Potential energy is the energy an object possesses due to its position in a force field, typically a gravitational field. For a gas molecule at height \( h \) from the Earth's surface, the potential energy is given by \( mgh \), where \( m \) is the mass of the molecule and \( g \) is the gravitational acceleration. In the context of the Boltzmann distribution, the potential energy determines the likelihood of finding a molecule at a certain height. The formula \( \frac{N_h}{N_0} = e^{-mgh/kT} \) implies that molecules are less likely to be found at higher altitudes (higher potential energy) compared to the Earth's surface.

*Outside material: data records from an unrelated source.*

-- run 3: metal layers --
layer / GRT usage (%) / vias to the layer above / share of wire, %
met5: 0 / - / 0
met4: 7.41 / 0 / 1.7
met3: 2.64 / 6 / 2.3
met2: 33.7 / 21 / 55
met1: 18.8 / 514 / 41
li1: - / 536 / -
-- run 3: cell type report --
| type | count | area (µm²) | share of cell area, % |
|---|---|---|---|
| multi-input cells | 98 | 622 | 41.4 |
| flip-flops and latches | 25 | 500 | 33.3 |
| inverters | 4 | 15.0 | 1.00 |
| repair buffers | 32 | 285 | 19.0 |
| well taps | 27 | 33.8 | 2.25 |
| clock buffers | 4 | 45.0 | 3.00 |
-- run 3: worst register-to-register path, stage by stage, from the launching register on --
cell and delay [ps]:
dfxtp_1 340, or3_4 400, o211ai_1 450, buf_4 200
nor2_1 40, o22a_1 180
**config.mk**
```make
export PLATFORM = sky130hd
export DESIGN_NAME = muxn_pipe
export DESIGN_NICKNAME = d
export VERILOG_FILES = /design/src/rtl/muxn_pipe.sv
export SDC_FILE = /design/constraint.sdc
export NUM_CORES = 1
export LEC_CHECK = 0
export CAP_MARGIN = 20
export CORE_MARGIN = 2
export CORE_UTILIZATION = 50
export CTS_BUF_LIST = sky130_fd_sc_hd__clkbuf_4
export DETAILED_ROUTE_END_ITERATION = 16
export DONT_BUFFER_PORTS = 1
export PLACE_DENSITY = 0.7
export SLEW_MARGIN = 20
export SYNTH_ARGS = -nofsm -noshare
export SYNTH_HDL_FRONTEND = slang
export SYNTH_SLANG_ARGS = --single-unit
export TNS_END_PERCENT = 5
```
**constraint.sdc**
```tcl
create_clock -name clk -period 4.1 [get_ports clk]
set_clock_uncertainty 0.2 [all_clocks]
set_input_delay 0.82 -clock clk [delete_from_list [all_inputs] [get_ports clk]]
set_output_delay 0.82 -clock clk [all_outputs]
set_load 0.02 [all_outputs]
```
**src/rtl/muxn_pipe.sv**
```systemverilog
`default_nettype none
// ============================================================================
// Module      : muxn_pipe
// Description : Registered N-to-1 data multiplexer with a valid/ready
//               handshake on both sides. The selected word is captured at
//               acceptance into a two-entry buffer (main + skid), so every
//               output and in_ready come straight from flops, and the block
//               sustains one beat per cycle when downstream is always ready.
//               A select value >= N produces an all-zero word flagged by
//               out_err.
// Revision    : 1.0 - initial release
// ----------------------------------------------------------------------------
// Parameters
//   WIDTH     data width of each input and of the output (default 32)
//   N         number of data inputs, 2..16 (default 4)
//   SELW      select width, $clog2(N) (derived)
// Ports
//   clk       single clock, rising edge
//   reset_n   asynchronous active-low reset
//   in_data   flattened inputs, input k at [k*WIDTH +: WIDTH]
//   sel       input index, qualified by in_valid
//   in_valid  upstream offers in_data/sel
//   in_ready  block can accept this cycle (registered)
//   out_data  selected word (registered)
//   out_err   sel of this beat was >= N (registered)
//   out_valid out_data/out_err valid (registered)
//   out_ready downstream accepts
//   err_cnt   saturating count of out-of-range selects
// Configuration
//   MUXN_PIPE_ERRCNT_EN  when defined, err_cnt counts accepted out-of-range
//                        beats (saturating at 255); otherwise err_cnt is 0
//                        and no counter is built.
// ============================================================================
module muxn_pipe #(
  parameter  int WIDTH = 32,
  parameter  int N     = 4,
  localparam int SELW  = $clog2(N)
) (
  input  logic               clk,
  input  logic               reset_n,
  input  logic [N*WIDTH-1:0] in_data,
  input  logic [SELW-1:0]    sel,
  input  logic               in_valid,
  output logic               in_ready,
  output logic [WIDTH-1:0]   out_data,
  output logic               out_err,
  output logic               out_valid,
  input  logic               out_ready,
  output logic [7:0]         err_cnt
);

  // N expressed one bit wider than sel so the range compare cannot wrap.
  localparam logic [SELW:0] c_n_lim = (SELW + 1)'(N);

  logic [WIDTH-1:0] w_sel_data;
  logic             w_sel_err;
  logic             w_accept;
  logic             w_deliver;
  logic             w_skid_valid_nxt;

  logic             r_main_valid;
  logic [WIDTH-1:0] r_main_data;
  logic             r_main_err;
  logic             r_skid_valid;
  logic [WIDTH-1:0] r_skid_data;
  logic             r_skid_err;
  logic             r_in_ready;

  // Indices >= N match no input, leaving the word at zero for error beats.
  always_comb begin
    w_sel_data = '0;
    for (int k = 0; k < N; k++) begin
      if (sel == SELW'(k)) begin
        w_sel_data = in_data[k*WIDTH +: WIDTH];
      end
    end
  end

  assign w_sel_err = ({1'b0, sel} >= c_n_lim);
  assign w_accept  = in_valid && r_in_ready;
  assign w_deliver = r_main_valid && out_ready;

  // in_ready is only high while skid is empty, so an accepted beat never
  // meets a full skid. Skid ends up occupied only when main stays full and
  // either already held the skid beat or takes a new one.
  assign w_skid_valid_nxt = w_deliver ? 1'b0
                                      : (r_skid_valid || (w_accept && r_main_valid));

  always_ff @(posedge clk or negedge reset_n) begin
    if (!reset_n) begin
      r_main_valid <= 1'b0;
      r_main_data  <= '0;
      r_main_err   <= 1'b0;
      r_skid_valid <= 1'b0;
      r_skid_data  <= '0;
      r_skid_err   <= 1'b0;
      r_in_ready   <= 1'b0;
    end else begin
      if (w_deliver) begin
        if (r_skid_valid) begin
          // Skid beat is older than anything arriving now: promote it.
          r_main_data  <= r_skid_data;
          r_main_err   <= r_skid_err;
          r_skid_valid <= 1'b0;
        end else if (w_accept) begin
          r_main_data  <= w_sel_data;
          r_main_err   <= w_sel_err;
        end else begin
          r_main_valid <= 1'b0;
        end
      end else if (w_accept) begin
        if (!r_main_valid) begin
          r_main_valid <= 1'b1;
          r_main_data  <= w_sel_data;
          r_main_err   <= w_sel_err;
        end else begin
          r_skid_valid <= 1'b1;
          r_skid_data  <= w_sel_data;
          r_skid_err   <= w_sel_err;
        end
      end
      r_in_ready <= !w_skid_valid_nxt;
    end
  end

  assign in_ready  = r_in_ready;
  assign out_valid = r_main_valid;
  assign out_data  = r_main_data;
  assign out_err   = r_main_err;

`ifdef MUXN_PIPE_ERRCNT_EN
  logic [7:0] r_err_cnt;

  always_ff @(posedge clk or negedge reset_n) begin
    if (!reset_n) begin
      r_err_cnt <= 8'h00;
    end else if (w_accept && w_sel_err && (r_err_cnt != 8'hFF)) begin
      r_err_cnt <= r_err_cnt + 8'd1;
    end
  end

  assign err_cnt = r_err_cnt;
`else
  assign err_cnt = 8'h00;
`endif

endmodule
`default_nettype wire
```
==> results by group <==
Cells and area
  – Area Overhead vs Synth: 2.50%
  – Leading cell type in the layout, fill and taps excluded: dfrtp_1
  – Most frequent cells in the layout: dfrtp_1 (67), mux4_2 (32), and2_1 (32), a221o_1 (32), mux2_4 (30)
  – Antenna Diode Count: 0
  – Fin area: about 3800 um^2
  – Fraction of layout cells with a size suffix above 1: 0.366
  – Final Net Count: around 360
  – Fillers: between 600 and 700

GRT
  – Grt total ovfl: 0
  – M3 GR Usage: 0.0754
  – GR Util met1: 0.234
  – First-pass GRT wire length: between 10000 and 15000 um
  – Vias in the first global route: around 2300
  – Initial antenna violation count: 1
  – Largest net degree at the start of global routing: around 70
  – Gr usage total: 0.191
  – GRT Max-Usage Layer: met2
  – Met2 Usage GRT: 0.299

Setup path
  – Crit-path max FO: 32
  – Worst setup SP type: flip-flop
  – WS Path Type: reg -> reg
  – CP Launch Point: out_valid
  – CP endpoint kind: flip-flop
  – Reg2Reg Setup Slack: around 1.7 ns
  – Worst flop-to-flop path startpoint: out_valid
  – CP Data Required Time: 4.17 ns
  – WP data arrival: between 2 and 2.5 ns

Logic synthesis
  – Syn Std Cell Area: roughly 3700 um^2
  – Cell taking the most area after synthesis: dfrtp_1
  – Yosys top cell area share: 0.453
  – Post-synthesis sequential area ratio: 0.453
  – Synthesized instance count: around 240
  – Area contributors post-synth: dfrtp_1 (45%), mux4_2 (19%), mux2_4 (12%), a221o_1 (8.6%), and2_1 (5.4%)
  – Yosys cell types: 26
  – Mean area per synthesized cell: around 16 um^2
  – FF+latch count, synth: 67
  – Synth Warn #: 0

Timing
  – Final worst-path cycle share: 0.589
  – F_max: ~410 MHz
  – RSZ-0062 raised after global routing: no
  – Min cycle time layout: between 2 and 2.5 ns
  – Slew Viols, Final: 0
  – Final setup TNS: 0 ns
  – Final worst setup slack: 1.69 ns
  – Worst-margin pin slew: approximately 1.1 ns
  – Finish-stage setup viols: 0
  – Hold Vio Cnt, Final: 0
  – Max-slew headroom: 0.278

Route
  – Detailed Route Iter0 Violations: between 70 and 80
  – Vias: 2082
  – Antenna Nets Post-Route: 0
  – Wire per inst: between 20 and 25 um
  – Final WL: 7570 um
  – DRC errors left: 0
  – Drt pass-1 iters: 4
  – Drt via density: between 6 and 7

Placed design
  – Gpl congestion: roughly 0.73
  – Dpl ws: 1.53 ns
  – Dpl hpwl: ~5000 um
  – Port-buffer cells: 0
  – Cell Area, Placed: between 3000 and 4000 um^2

Hold path
  – Hold Crit Class: in -> async

Power and ir drop
  – Pwr Density: approximately 700 nW/um^2
  – Max VDD drop: roughly 0.21 mV
  – LEAKAGE: 0.00165 uW
  – Overall power: ~2700 uW

Clock tree
  – CTS Hold Bufs: 1
  – Post-cts sizing count: 0
  – TritonCTS buffer count: 9
  – CTS tree: yes
  – Clock Tree Buf Depth: 2
  – CTS Root Cell: clkbuf_4
  – H-tree depth: 3
  – Clk sinks: 67
  – Post-CTS setup buffer count: 0
  – Clock Pin Slew Worst Setup and Hold Paths: around 0.12 ns
  – Worst-skew pair later-pin latency: between 0.3 and 0.4 ns

Floorplan
  – Area of the core: 7210 um^2
  – Starting Density: 0.514
  – Die height: ~90 um
  – Num ports: approximately 180
  – Row count: 31
  – Die span in x: 90.1 um
  – DIE AREA: between 8000 and 9000 um^2

Run
  – # Max-Cap Violations: 0

Outcome
  – Outcome: finished clean
## critical path, stage by stage (launching register included)
cell     delay [ns]
dfrtp_1        0.58
inv_2          0.10
or3_2          0.91
mux2_4         0.46
## registers in the layout, summed over array words and instances (netlist names)
signal        cells
out_data         32
out_valid         1
in_ready          1
r_skid_data      32
r_skid_valid      1
## final timing paths
| kind | end | cells after the start |
|---|---|---|
| max in group asynchronous | out_data[30] | 1 |
| worst max register to register | r_skid_data[24] | 3 |
| worst min-delay path | out_data[20] | 1 |
| min in group clk | r_skid_data[12] | 1 |
| worst max-delay path | r_skid_data[24] | 3 |
| worst min register to register | r_skid_data[12] | 1 |
## synth_stat cells
| master | number |
|---|---|
| mux4_2 | 32 |
| nand3_1 | 1 |
| inv_1 | 1 |
| and2_1 | 32 |
| o21ai_1 | 1 |
| and3_2 | 1 |
| buf_12 | 3 |
| clkbuf_1 | 8 |
| or3_1 | 1 |
| inv_2 | 1 |
| o21ai_0 | 1 |
| dfrtp_1 | 67 |
| mux2_2 | 2 |
| conb_1 | 1 |
| mux2_4 | 30 |
| nand2_1 | 1 |
| a31oi_1 | 1 |
| a21oi_1 | 1 |
| o211a_1 | 1 |
| buf_1 | 4 |
| nor2b_1 | 1 |
| a221o_1 | 32 |
| buf_4 | 9 |
| buf_6 | 4 |
| a22o_2 | 1 |
| buf_8 | 1 |
## stage by stage
| step | instances | hold slack, ns | utilization |
|---|---|---|---|
| 3_3_place_gp | 317 | 0.279 | 0.504 |
| 2_1_floorplan | 246 | 0.270 | - |
| 3_5_place_dp | 317 | 0.284 | 0.504 |
| 6_report | 334 | 0.0942 | 0.526 |
| 5_1_grt | 334 | 0.0794 | 0.526 |
| 4_1_cts | 334 | 0.0659 | 0.526 |
## area by class of cell
cell class / count / area, um^2 / share of cell area
Multi-Input combinational cell: 148 / 1820 / 0.480
Sequential cell: 67 / 1680 / 0.442
Tap cell: 99 / 124 / 0.0326
Clock buffer: 10 / 75.1 / 0.0198
Clock inverter: 6 / 56.3 / 0.0148
Timing Repair Buffer: 2 / 35.0 / 0.00923
Inverter: 2 / 7.51 / 0.00198
## per-layer routing
metal	vias up	routed length (um)
li1	903	-
met1	1048	2980
met2	118	3690
met3	11	779
met4	2	108
met5	-	16
## cell families (layout without fill, tap and decap cells)
logic type             Yosys count  after routing  synth area share
other                            1              9           0.00101
buffers and inverters           31             20            0.0648
flip-flops                      67             67             0.453
AO/OA/AOI/OAI                   38             38            0.0976
AND/OR/NAND/NOR                 37             37            0.0618
multiplexers                    64             64             0.322
## power breakdown
part	switching, uW	internal, uW	total [uW]
Clock	225	188	413
Combinational	313	515	828
Sequential	431	993	1420
Note: power is estimated with default switching activity, not from simulation.
<file path="config.mk">
export PLATFORM = sky130hd
export DESIGN_NAME = tetris_game_sequencer
export DESIGN_NICKNAME = d
export VERILOG_FILES = /design/src/rtl/tetris_game_sequencer.sv
export SDC_FILE = /design/constraint.sdc
export NUM_CORES = 1
export LEC_CHECK = 0
export BUFFER_PORTS_ARGS = -buffer_cell sky130_fd_sc_hd__buf_2
export CORE_ASPECT_RATIO = 0.7
export CORE_MARGIN = 3
export CORE_UTILIZATION = 45
export DETAILED_ROUTE_END_ITERATION = 6
export HOLD_SLACK_MARGIN = 0.15
export PLACE_DENSITY = 0.74
export SYNTH_ARGS = -nofsm -noshare
export SYNTH_HDL_FRONTEND = slang
export SYNTH_SLANG_ARGS = --single-unit
</file>
<file path="constraint.sdc">
create_clock -name clock -period 14.2 [get_ports clock]
set_clock_uncertainty 0.1 [all_clocks]
set_input_delay 0 -clock clock [delete_from_list [all_inputs] [get_ports clock]]
set_output_delay 0 -clock clock [all_outputs]
set_load 0.005 [all_outputs]
</file>
$ cat src/rtl/sar_comp_ctrl.sv
// Successive-approximation controller: binary-searches the hidden b operand of an
// external combinational comparator, MSB first, one trial bit per clock.
module sar_comp_ctrl #(
  parameter int WIDTH = 8
) (
  input  logic             clk,
  input  logic             rst,
  input  logic             start,
  output logic [WIDTH-1:0] a,
  input  logic             l,
  input  logic             e,
  input  logic             g,
  output logic             busy,
  output logic             done,
  output logic [WIDTH-1:0] result,
  output logic             exact,
  output logic             err
);

  localparam int IW = (WIDTH > 1) ? $clog2(WIDTH) : 1;
  localparam logic [WIDTH-1:0] ONE_W = {{(WIDTH-1){1'b0}}, 1'b1};
  localparam logic [WIDTH-1:0] MSB_W = ONE_W << (WIDTH - 1);

  typedef enum logic [1:0] {
    IDLE   = 2'd0,
    SEARCH = 2'd1,
    DONE   = 2'd2
  } state_t;

  state_t           state_r, state_s;
  logic [WIDTH-1:0] acc_r, acc_s, acc_upd_s;
  logic [IW-1:0]    idx_r, idx_s;
  logic [WIDTH-1:0] a_r, a_s;
  logic [WIDTH-1:0] result_r, result_s;
  logic             exact_r, exact_s;
  logic             err_r, err_s;
  logic             busy_r, busy_s;
  logic             done_r, done_s;
  logic [WIDTH-1:0] trial_bit_s;

  // State and datapath registers; every output is a flop so a is glitch-free.
  always_ff @(posedge clk) begin
    if (rst) begin
      state_r  <= IDLE;
      acc_r    <= {WIDTH{1'b0}};
      idx_r    <= {IW{1'b0}};
      a_r      <= {WIDTH{1'b0}};
      result_r <= {WIDTH{1'b0}};
      exact_r  <= 1'b0;
      err_r    <= 1'b0;
      busy_r   <= 1'b0;
      done_r   <= 1'b0;
    end else begin
      state_r  <= state_s;
      acc_r    <= acc_s;
      idx_r    <= idx_s;
      a_r      <= a_s;
      result_r <= result_s;
      exact_r  <= exact_s;
      err_r    <= err_s;
      busy_r   <= busy_s;
      done_r   <= done_s;
    end
  end

  // Next-state, next-trial and result logic; busy/done/a are computed for the coming state.
  always_comb begin
    state_s     = state_r;
    acc_s       = acc_r;
    idx_s       = idx_r;
    a_s         = {WIDTH{1'b0}};
    result_s    = result_r;
    exact_s     = exact_r;
    err_s       = err_r;
    busy_s      = 1'b0;
    done_s      = 1'b0;
    trial_bit_s = ONE_W << idx_r;
    acc_upd_s   = l ? (acc_r | trial_bit_s) : acc_r;

    case (state_r)
      IDLE: begin
        if (start) begin
          state_s = SEARCH;
          acc_s   = {WIDTH{1'b0}};
          idx_s   = IW'(WIDTH - 1);
          exact_s = 1'b0;
          err_s   = 1'b0;
          a_s     = MSB_W;
          busy_s  = 1'b1;
        end else begin
          state_s = IDLE;
        end
      end
      SEARCH: begin
        if (!$onehot({l, e, g})) begin
          // Contradictory comparator response: abort without a usable result.
          state_s  = DONE;
          err_s    = 1'b1;
          exact_s  = 1'b0;
          result_s = {WIDTH{1'b0}};
          done_s   = 1'b1;
        end else if (e) begin
          state_s  = DONE;
          result_s = a_r;
          exact_s  = 1'b1;
          done_s   = 1'b1;
        end else if (idx_r == {IW{1'b0}}) begin
          state_s  = DONE;
          acc_s    = acc_upd_s;
          result_s = acc_upd_s;
          exact_s  = 1'b0;
          done_s   = 1'b1;
        end else begin
          acc_s  = acc_upd_s;
          idx_s  = idx_r - {{(IW-1){1'b0}}, 1'b1};
          a_s    = acc_upd_s | (trial_bit_s >> 1);
          busy_s = 1'b1;
        end
      end
      DONE: begin
        state_s = IDLE;
      end
      default: begin
        state_s = IDLE;
      end
    endcase
  end

  assign a      = a_r;
  assign busy   = busy_r;
  assign done   = done_r;
  assign result = result_r;
  assign exact  = exact_r;
  assign err    = err_r;

endmodule

$ cat config.mk
export PLATFORM = sky130hd
export DESIGN_NAME = sar_comp_ctrl
export DESIGN_NICKNAME = d
export VERILOG_FILES = /design/src/rtl/sar_comp_ctrl.sv
export SDC_FILE = /design/constraint.sdc
export NUM_CORES = 1
export LEC_CHECK = 0
export ABC_AREA = 1
export ABC_CLOCK_PERIOD_IN_PS = 2600
export CORE_UTILIZATION = 52
export DETAILED_ROUTE_END_ITERATION = 8
export PLACE_DENSITY = 0.85
export SLEW_MARGIN = 20
export SYNTH_ARGS = -nofsm -noshare
export SYNTH_HDL_FRONTEND = slang
export SYNTH_SLANG_ARGS = --single-unit
$ cat constraint.sdc
create_clock -name clk -period 2.6 [get_ports clk]
set_clock_uncertainty 0.2 [all_clocks]
set_input_delay 0.52 -clock clk [delete_from_list [all_inputs] [get_ports clk]]
set_output_delay 0.52 -clock clk [all_outputs]
set_load 0.005 [all_outputs]
Word-level counts from Yosys, hierarchy flattened. Index checks and enable logic that the tools add are counted.

Bits in registers: 33. Bits in latches: 0. Bits in writable memories: 0. Bits in read-only memories: 0. Bits of input ports: 6. Output and inout port bits: 20. Memories: 0.

$add $sub $neg: 3. Multiply operators: 0. Divide/modulo/power cells: 0. $lt $le $gt $ge: 0. Eq/ne operators: 9. Shift-type cells: 1. Mux-type cells: 38. Bitwise operators: 3. Reductions and logical operators: 9.

Operator list (count): $mux 8 (11); $pmux 8 s2 (2); $mux 1 (13); $mux 3 (4); $ne 2x2->1 const B (5); $or 8x7->8 (1); $or 8x8->8 (1); $shl 1x3->8 const A (1); $mux 2 (3); $pmux 1 s2 (3); $pmux 3 s2 (1); $reduce_and 3->1 (2); $reduce_and 5->1 (1); $eq 2x1->1 const B (2); $ne 4x4->1 const B (1); $pmux 2 s2 (1); $reduce_and 4->1 (1); $logic_not 3->1 (1); $ne 3x2->1 const B (1); $sub 3x1->3 const B (1); $add 1x1->2 (1); $add 2x1->2 (1); $logic_not 2->1 (1); $reduce_and 2->1 (1); 3 further kinds (3).

Longest topological paths before layout. Gate-level depths: netlist (run 1).

Depth after elaboration: 8. Depth in mapped cells: 11. Depth with buffers taken out: 10.

Worst setup path after synthesis (run 1). OpenSTA, ideal clock, no wires.

Path type: input to register. Start: in l. End: reg result_r[1], in the netlist result[1]. Setup time: 0.113 ns. Data arrival time: 1.778 ns. Required time: 2.287 ns. Slack: 0.509 ns. Cell stages on the path: 9. Path through: fa_1 nand2_2 nor2_8 nand2_4 nand2_2 buf_6 nand2_1 nand2_1 nor2_1.

Cells in the longest elaborated chain, start to end: 4. Elaborated cells on any way between the ends: 8.

RTL lines: from (decl) (RTL line 10) `input logic l,`; $add 2x1->2 (implied by the code) or $mux 8 (tied branches) (RTL line 95, 78); $eq 2x1->1 or $mux 8 (tied branches) (RTL line 95, 107); $ne 3x2->1 (no source line) or $mux 8 (tied branches); $reduce_and 2->1 (no source line) or $mux 8 (tied branches); to (signal assigned) (RTL line 48) `result_r <= {WIDTH{1'b0}};`; to (signal assigned) (RTL line 58) `result_r <= result_s;`; to (decl) (RTL line 34) `logic [WIDTH-1:0] result_r, result_s;`.

Several ways; a longest one is shown, not always the timed one. The select of a mux whose other input is x is not followed. A chain may end at the register's enable or synchronous reset.

Worst setup path after layout (run 1). Same ends and word-level chain as after synthesis.

==> results of run 1 <==
worst max-delay path, stage by stage:
cell             delay, ps
clkdlybuf4s50_1        450
fa_1                   580
nand2_2                100
nor2_8                 160
nand2_4                 60
nand2_2                200
nand2_1                 90
nand2_1                 70
nor2_1                  30
final timing paths:
| check | endpoint | slack, ps | depth (start not counted) |
|---|---|---|---|
| worst min register to register | acc_r[4]$_SDFFE_PP0P_ | 260 | 2 |
| worst max register to register | result[1]$_SDFFE_PP0P_ | 830 | 10 |
| worst min-delay path | acc_r[4]$_SDFFE_PP0P_ | 260 | 2 |
| worst max-delay path | result[1]$_SDFFE_PP0P_ | 370 | 9 |
registers in the layout, summed over array words and instances, names as in the netlist, 2 cells and up:
name	count
a	8
acc_r	8
result	8
idx_r	3
state_r	2
cell usage in the layout, fill, tap and decap left out, types with 2 or more instances in the layout:
cell type         n
o21ai_0           3
inv_2             4
clkdlybuf4s50_1  25
a211oi_1          4
clkbuf_4          5
dfxtp_1          33
nand2_1          55
nor2_1           35
inv_1            32
nand2_2           3
clkinv_2          2
a21oi_1          14
nand3_1          18
ha_1              5
buf_4             7
nand3_2           2
power by group through the flow:
| stage | combinational [mW] | clock (mW) | sequential, mW |
|---|---|---|---|
| 2_1_floorplan | 0.133 | 0 | 0.551 |
| 5_1_grt | 0.223 | 0.296 | 0.546 |
| 4_1_cts | 0.198 | 0.277 | 0.543 |
| 3_5_place_dp | 0.198 | 0 | 0.555 |
| 6_report | 0.199 | 0.277 | 0.543 |
| 3_3_place_gp | 0.193 | 0 | 0.554 |
Yosys cell counts (all sizes together):
| cell | number |
|---|---|
| nand2 | 59 |
| nor2 | 38 |
| inv | 36 |
| dfxtp | 33 |
| nand3 | 20 |
| a21oi | 14 |
| ha | 5 |
| a211oi | 4 |
| buf | 3 |
| clkbuf | 3 |
| o21ai | 3 |
| and2 | 1 |
| fa | 1 |
| nand4 | 1 |
| o21a | 1 |
| or2 | 1 |
area by class of cell:
type | instances | area share
clock buffer | 6 | 0.0214
inverter | 36 | 0.0701
multi-input combinational | 148 | 0.384
timing repair buffer | 32 | 0.157
sequential | 33 | 0.343
clock inverter | 2 | 0.00519
tap | 31 | 0.0201
through the flow:
step,power [mW],std cells,hold slack (ps),cell area (sq um),util
after CTS,1.02,288,257,1930,0.687
final,1.02,288,255,1930,0.687
after global routing,1.07,288,282,1930,0.687
after detailed placement,0.753,280,244,1880,0.669
after floorplan,0.684,223,227,1570,-
after global placement,0.747,280,236,1880,0.669
cell families (layout without fill, tap and decap cells):
logic type / after synthesis / count (layout) / share of synthesized area
AO/OA/AOI/OAI: 22 / 22 / 0.0779
AND/OR/NAND/NOR: 120 / 120 / 0.339
buffers and inverters: 42 / 76 / 0.110
flip-flops: 33 / 33 / 0.420
adder cells (fa/ha/maj): 6 / 6 / 0.0525
routing by layer:
layer	wire length (um)	share of wire	up-vias	GRT usage
met4	54	0.017	0	0.0801
met5	0	0	-	0
met1	1480	0.46	620	0.269
li1	-	-	750	-
met3	154	0.048	8	0.0635
met2	1500	0.47	38	0.378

Density variations in a gas refer to changes in the number of gas molecules per unit volume at different heights. Due to the Boltzmann distribution, the density of a gas decreases with increasing altitude. The ratio of the density \( \rho_h \) at height \( h \) to the density \( \rho_0 \) at the surface can be expressed as \( \frac{\rho_h}{\rho_0} = e^{-mgh/kT} \). This exponential relationship shows that as height increases, the density of the gas decreases. It is important to note that this model assumes an isothermal atmosphere, meaning the temperature \( T \) is constant with altitude, which may not be true for the Earth’s atmosphere. Therefore, while the model provides a foundational understanding, it is a simplified approximation of reality.